ACTIVITY
From the records below, please repeat exactly the line that has "## power groups by stage", the line that has "pin swaps,0,1", and every line between them, and nothing else.

[Stored items]
****************************************

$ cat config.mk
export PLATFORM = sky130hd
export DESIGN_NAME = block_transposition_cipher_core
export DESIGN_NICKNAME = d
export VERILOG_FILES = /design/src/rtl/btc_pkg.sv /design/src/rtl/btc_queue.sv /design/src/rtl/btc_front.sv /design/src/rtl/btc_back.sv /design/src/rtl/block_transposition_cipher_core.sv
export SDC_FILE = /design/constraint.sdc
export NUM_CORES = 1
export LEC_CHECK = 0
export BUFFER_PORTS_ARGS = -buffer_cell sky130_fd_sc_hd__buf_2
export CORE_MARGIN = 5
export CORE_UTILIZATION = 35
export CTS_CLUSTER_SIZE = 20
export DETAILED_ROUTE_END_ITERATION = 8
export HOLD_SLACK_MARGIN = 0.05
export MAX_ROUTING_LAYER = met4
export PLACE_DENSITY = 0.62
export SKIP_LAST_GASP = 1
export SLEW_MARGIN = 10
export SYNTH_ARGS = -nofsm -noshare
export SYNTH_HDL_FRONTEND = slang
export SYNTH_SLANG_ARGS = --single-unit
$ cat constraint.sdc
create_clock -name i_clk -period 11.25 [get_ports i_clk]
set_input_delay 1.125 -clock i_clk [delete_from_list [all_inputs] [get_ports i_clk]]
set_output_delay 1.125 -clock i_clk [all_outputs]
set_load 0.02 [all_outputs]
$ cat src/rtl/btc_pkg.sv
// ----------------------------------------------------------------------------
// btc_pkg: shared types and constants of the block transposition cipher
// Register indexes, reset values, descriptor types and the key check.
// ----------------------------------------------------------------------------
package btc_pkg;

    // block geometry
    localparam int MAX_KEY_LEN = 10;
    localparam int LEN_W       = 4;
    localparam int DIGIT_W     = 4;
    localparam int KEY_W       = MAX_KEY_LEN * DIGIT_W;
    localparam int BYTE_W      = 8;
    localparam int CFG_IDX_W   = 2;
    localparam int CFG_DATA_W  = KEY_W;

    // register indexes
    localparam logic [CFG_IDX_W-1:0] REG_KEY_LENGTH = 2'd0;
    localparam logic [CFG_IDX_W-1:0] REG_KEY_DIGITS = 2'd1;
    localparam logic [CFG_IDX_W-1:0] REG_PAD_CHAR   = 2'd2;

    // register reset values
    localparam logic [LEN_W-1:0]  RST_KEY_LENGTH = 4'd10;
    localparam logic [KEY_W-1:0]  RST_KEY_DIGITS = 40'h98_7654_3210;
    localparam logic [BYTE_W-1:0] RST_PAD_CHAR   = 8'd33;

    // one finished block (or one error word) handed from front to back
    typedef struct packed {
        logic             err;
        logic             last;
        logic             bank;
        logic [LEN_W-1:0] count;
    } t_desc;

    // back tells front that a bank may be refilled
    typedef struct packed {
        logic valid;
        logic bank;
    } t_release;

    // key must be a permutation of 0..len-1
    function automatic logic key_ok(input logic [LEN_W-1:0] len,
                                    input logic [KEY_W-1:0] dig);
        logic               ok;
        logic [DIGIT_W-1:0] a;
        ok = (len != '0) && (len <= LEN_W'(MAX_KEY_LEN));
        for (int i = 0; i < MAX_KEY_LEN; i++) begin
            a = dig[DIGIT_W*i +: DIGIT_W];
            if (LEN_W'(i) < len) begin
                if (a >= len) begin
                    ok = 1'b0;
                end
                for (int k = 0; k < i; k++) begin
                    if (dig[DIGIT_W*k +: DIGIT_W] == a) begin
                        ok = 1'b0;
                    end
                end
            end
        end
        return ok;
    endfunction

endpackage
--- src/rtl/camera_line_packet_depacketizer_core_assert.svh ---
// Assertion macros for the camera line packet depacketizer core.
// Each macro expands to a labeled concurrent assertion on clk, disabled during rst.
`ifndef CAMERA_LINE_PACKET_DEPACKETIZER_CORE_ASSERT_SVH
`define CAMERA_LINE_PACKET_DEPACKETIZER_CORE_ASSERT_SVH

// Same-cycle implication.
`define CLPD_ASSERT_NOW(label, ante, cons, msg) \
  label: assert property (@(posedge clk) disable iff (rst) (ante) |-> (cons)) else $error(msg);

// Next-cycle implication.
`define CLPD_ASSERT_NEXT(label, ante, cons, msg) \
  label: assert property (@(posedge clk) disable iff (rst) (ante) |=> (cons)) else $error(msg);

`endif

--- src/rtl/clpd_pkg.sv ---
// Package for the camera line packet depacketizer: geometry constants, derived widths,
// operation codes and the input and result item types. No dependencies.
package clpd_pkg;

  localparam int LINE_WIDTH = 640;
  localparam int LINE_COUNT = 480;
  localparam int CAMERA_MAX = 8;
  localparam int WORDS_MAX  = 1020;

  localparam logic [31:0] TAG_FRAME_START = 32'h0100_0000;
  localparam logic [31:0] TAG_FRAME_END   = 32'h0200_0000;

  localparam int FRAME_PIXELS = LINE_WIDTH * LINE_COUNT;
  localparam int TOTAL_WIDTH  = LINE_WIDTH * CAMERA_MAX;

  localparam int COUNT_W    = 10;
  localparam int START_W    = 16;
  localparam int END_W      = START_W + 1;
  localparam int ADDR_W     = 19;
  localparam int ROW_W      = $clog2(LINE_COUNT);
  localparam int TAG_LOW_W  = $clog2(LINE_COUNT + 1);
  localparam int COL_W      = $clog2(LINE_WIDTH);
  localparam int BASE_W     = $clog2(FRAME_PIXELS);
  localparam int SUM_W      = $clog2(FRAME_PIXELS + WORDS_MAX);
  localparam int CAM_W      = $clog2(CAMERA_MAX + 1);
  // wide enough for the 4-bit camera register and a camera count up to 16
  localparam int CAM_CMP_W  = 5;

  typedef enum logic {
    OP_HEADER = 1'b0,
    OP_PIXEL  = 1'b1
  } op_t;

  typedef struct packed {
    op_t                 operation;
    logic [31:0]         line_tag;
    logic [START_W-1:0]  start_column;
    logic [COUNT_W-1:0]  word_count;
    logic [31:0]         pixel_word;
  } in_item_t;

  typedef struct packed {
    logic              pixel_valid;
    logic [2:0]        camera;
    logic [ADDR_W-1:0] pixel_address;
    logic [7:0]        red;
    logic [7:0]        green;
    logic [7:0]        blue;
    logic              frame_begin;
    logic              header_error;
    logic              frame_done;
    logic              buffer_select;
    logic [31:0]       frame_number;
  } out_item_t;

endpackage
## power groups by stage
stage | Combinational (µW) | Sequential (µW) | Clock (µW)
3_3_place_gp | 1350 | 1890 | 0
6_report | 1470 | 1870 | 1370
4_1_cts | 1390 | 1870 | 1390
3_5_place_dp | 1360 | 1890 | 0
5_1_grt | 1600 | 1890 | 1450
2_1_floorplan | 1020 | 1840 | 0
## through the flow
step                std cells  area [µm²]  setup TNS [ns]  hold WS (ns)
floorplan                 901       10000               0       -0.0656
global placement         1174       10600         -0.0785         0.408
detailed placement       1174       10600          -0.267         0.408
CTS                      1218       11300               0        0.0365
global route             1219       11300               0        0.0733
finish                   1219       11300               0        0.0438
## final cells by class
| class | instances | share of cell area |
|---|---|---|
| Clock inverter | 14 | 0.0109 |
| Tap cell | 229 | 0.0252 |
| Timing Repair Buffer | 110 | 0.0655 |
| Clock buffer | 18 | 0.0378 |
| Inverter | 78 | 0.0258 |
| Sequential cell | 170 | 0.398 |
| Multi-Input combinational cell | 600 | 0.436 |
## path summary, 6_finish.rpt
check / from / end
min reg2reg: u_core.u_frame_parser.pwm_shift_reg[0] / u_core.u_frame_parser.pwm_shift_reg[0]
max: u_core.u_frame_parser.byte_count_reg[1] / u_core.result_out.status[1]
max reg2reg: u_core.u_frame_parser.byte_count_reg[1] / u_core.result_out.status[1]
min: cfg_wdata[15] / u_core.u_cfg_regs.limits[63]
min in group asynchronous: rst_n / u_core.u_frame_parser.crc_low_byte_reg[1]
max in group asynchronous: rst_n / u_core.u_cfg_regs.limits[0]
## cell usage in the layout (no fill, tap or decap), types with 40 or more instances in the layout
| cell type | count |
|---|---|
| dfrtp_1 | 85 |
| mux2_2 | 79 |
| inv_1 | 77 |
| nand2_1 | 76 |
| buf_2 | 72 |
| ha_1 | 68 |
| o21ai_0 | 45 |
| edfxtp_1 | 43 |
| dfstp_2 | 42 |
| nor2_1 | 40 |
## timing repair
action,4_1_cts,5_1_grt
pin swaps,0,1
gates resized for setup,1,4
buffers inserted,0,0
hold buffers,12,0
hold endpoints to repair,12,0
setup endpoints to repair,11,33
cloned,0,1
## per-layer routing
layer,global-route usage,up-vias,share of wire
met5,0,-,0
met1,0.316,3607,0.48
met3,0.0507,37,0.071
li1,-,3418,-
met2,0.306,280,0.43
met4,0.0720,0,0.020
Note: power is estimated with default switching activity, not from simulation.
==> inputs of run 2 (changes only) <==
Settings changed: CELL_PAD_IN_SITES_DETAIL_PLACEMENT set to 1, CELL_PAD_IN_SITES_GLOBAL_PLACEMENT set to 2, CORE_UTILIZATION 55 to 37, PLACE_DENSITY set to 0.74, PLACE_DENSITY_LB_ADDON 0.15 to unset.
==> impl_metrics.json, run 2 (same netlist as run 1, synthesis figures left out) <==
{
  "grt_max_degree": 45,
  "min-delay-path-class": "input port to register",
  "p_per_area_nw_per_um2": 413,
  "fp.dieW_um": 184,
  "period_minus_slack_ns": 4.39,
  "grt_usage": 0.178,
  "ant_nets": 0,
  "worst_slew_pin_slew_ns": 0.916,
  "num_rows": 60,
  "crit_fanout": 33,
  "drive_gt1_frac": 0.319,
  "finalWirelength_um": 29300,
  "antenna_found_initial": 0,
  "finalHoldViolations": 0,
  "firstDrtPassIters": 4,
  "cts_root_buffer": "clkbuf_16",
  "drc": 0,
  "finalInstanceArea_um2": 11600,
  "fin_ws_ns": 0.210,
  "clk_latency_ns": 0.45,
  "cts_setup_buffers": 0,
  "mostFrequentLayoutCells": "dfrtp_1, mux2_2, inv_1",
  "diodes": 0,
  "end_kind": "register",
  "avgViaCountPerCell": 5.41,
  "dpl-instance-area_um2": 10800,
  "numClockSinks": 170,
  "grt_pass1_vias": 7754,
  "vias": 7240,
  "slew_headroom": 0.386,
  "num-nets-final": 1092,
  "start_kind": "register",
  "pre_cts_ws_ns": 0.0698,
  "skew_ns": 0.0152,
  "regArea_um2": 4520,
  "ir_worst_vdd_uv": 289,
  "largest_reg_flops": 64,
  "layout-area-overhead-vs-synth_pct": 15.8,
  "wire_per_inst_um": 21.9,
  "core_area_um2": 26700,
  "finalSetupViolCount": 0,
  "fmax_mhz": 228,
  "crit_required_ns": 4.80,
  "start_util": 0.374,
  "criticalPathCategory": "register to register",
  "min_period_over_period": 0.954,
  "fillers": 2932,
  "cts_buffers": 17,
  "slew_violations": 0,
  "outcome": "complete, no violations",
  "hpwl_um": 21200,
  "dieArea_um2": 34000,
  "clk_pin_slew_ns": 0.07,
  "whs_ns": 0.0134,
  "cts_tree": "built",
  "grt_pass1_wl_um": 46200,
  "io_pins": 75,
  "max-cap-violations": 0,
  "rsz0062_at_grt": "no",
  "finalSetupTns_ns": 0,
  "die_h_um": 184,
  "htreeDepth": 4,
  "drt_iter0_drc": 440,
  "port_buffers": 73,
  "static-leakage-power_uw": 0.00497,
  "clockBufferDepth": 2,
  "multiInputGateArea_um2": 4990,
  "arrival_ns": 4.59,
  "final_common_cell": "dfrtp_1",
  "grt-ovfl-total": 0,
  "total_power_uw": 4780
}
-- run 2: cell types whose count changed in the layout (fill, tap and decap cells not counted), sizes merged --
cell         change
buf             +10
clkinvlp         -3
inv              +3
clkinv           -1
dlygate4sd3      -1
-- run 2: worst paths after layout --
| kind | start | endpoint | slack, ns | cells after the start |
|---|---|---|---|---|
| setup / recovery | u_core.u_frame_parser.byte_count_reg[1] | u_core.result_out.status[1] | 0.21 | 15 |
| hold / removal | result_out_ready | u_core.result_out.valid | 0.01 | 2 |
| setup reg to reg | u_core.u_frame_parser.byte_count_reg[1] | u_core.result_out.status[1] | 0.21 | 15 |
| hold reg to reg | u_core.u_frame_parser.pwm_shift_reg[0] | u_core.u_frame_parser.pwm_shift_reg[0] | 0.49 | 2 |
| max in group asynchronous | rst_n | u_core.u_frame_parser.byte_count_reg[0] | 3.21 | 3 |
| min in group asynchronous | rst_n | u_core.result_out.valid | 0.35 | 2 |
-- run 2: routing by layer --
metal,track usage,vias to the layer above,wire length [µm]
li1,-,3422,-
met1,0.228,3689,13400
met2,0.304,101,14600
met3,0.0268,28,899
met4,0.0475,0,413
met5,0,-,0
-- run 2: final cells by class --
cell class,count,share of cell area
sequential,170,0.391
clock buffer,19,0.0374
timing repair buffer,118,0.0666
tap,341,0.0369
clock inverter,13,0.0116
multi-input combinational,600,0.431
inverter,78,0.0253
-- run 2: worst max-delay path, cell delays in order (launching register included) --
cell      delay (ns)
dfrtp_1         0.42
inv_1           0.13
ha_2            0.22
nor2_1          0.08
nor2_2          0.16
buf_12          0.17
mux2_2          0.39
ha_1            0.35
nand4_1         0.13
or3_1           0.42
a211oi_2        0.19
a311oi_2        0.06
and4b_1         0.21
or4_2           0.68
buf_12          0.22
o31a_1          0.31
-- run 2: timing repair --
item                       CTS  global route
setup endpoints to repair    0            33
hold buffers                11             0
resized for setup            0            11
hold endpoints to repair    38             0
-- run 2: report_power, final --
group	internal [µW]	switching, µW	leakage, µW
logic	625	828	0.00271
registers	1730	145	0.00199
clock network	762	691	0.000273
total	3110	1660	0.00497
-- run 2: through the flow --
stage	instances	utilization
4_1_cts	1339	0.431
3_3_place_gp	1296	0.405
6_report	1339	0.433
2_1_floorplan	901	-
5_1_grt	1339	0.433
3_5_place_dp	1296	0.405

****************************************

THE COMPLETED TASK
## power groups by stage
stage | Combinational (µW) | Sequential (µW) | Clock (µW)
3_3_place_gp | 1350 | 1890 | 0
6_report | 1470 | 1870 | 1370
4_1_cts | 1390 | 1870 | 1390
3_5_place_dp | 1360 | 1890 | 0
5_1_grt | 1600 | 1890 | 1450
2_1_floorplan | 1020 | 1840 | 0
## through the flow
step                std cells  area [µm²]  setup TNS [ns]  hold WS (ns)
floorplan                 901       10000               0       -0.0656
global placement         1174       10600         -0.0785         0.408
detailed placement       1174       10600          -0.267         0.408
CTS                      1218       11300               0        0.0365
global route             1219       11300               0        0.0733
finish                   1219       11300               0        0.0438
## final cells by class
| class | instances | share of cell area |
|---|---|---|
| Clock inverter | 14 | 0.0109 |
| Tap cell | 229 | 0.0252 |
| Timing Repair Buffer | 110 | 0.0655 |
| Clock buffer | 18 | 0.0378 |
| Inverter | 78 | 0.0258 |
| Sequential cell | 170 | 0.398 |
| Multi-Input combinational cell | 600 | 0.436 |
## path summary, 6_finish.rpt
check / from / end
min reg2reg: u_core.u_frame_parser.pwm_shift_reg[0] / u_core.u_frame_parser.pwm_shift_reg[0]
max: u_core.u_frame_parser.byte_count_reg[1] / u_core.result_out.status[1]
max reg2reg: u_core.u_frame_parser.byte_count_reg[1] / u_core.result_out.status[1]
min: cfg_wdata[15] / u_core.u_cfg_regs.limits[63]
min in group asynchronous: rst_n / u_core.u_frame_parser.crc_low_byte_reg[1]
max in group asynchronous: rst_n / u_core.u_cfg_regs.limits[0]
## cell usage in the layout (no fill, tap or decap), types with 40 or more instances in the layout
| cell type | count |
|---|---|
| dfrtp_1 | 85 |
| mux2_2 | 79 |
| inv_1 | 77 |
| nand2_1 | 76 |
| buf_2 | 72 |
| ha_1 | 68 |
| o21ai_0 | 45 |
| edfxtp_1 | 43 |
| dfstp_2 | 42 |
| nor2_1 | 40 |
## timing repair
action,4_1_cts,5_1_grt
pin swaps,0,1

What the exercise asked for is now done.